Dataset items:
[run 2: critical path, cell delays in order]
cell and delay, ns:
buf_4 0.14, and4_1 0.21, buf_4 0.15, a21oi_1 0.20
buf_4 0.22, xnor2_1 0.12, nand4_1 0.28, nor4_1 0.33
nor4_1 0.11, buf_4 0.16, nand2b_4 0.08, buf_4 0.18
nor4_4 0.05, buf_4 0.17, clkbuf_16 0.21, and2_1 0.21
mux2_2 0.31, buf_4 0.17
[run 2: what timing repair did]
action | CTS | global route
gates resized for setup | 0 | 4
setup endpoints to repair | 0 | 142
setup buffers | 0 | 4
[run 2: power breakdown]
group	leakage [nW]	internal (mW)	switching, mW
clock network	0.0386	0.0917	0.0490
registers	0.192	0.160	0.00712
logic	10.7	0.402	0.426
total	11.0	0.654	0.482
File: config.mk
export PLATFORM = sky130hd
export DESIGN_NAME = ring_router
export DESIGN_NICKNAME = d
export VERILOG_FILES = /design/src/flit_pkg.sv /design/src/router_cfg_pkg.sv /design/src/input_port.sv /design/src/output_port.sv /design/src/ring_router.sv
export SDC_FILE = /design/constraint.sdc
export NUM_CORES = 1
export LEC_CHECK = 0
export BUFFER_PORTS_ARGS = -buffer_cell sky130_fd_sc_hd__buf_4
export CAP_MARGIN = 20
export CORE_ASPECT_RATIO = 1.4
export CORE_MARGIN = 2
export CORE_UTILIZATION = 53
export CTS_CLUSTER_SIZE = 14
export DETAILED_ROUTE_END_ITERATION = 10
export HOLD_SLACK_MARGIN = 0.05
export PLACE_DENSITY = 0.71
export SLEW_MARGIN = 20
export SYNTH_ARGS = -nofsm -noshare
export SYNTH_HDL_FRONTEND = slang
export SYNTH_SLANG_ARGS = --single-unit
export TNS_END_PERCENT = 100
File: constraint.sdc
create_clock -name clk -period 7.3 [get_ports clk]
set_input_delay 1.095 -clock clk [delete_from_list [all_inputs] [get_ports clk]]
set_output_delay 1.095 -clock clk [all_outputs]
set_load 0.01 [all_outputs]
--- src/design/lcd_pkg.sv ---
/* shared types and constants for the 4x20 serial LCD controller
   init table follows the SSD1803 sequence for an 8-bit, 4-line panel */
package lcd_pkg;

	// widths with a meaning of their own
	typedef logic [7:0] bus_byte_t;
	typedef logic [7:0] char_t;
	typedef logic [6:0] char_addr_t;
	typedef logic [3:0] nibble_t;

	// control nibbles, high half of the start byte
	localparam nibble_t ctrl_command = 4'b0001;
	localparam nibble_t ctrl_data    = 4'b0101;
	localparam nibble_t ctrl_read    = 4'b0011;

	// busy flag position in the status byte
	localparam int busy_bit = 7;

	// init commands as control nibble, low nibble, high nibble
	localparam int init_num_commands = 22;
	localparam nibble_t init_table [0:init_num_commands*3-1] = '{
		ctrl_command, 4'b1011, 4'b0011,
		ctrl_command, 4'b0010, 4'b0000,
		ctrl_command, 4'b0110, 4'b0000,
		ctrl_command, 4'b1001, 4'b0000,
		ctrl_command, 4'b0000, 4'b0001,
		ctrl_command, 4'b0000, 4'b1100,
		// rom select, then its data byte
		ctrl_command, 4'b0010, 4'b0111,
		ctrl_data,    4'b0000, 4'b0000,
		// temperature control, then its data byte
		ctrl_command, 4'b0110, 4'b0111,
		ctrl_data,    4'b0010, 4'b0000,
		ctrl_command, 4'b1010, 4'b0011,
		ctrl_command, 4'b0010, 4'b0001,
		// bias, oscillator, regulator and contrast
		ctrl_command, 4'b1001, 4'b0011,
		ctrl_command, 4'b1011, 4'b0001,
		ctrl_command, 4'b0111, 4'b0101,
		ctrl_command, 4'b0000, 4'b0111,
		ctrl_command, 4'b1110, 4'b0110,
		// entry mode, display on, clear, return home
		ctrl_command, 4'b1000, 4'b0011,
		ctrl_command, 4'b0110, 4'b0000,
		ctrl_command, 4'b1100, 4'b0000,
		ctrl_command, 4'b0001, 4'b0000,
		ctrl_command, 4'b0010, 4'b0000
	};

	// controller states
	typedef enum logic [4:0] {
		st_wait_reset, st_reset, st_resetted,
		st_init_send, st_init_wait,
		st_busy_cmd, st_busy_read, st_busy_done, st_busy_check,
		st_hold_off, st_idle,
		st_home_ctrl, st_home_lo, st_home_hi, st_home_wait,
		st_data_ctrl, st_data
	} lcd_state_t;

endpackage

Task details: For every line in the data above that holds "repair", return the line itself.

Exercise result:
[run 2: what timing repair did]
setup endpoints to repair | 0 | 142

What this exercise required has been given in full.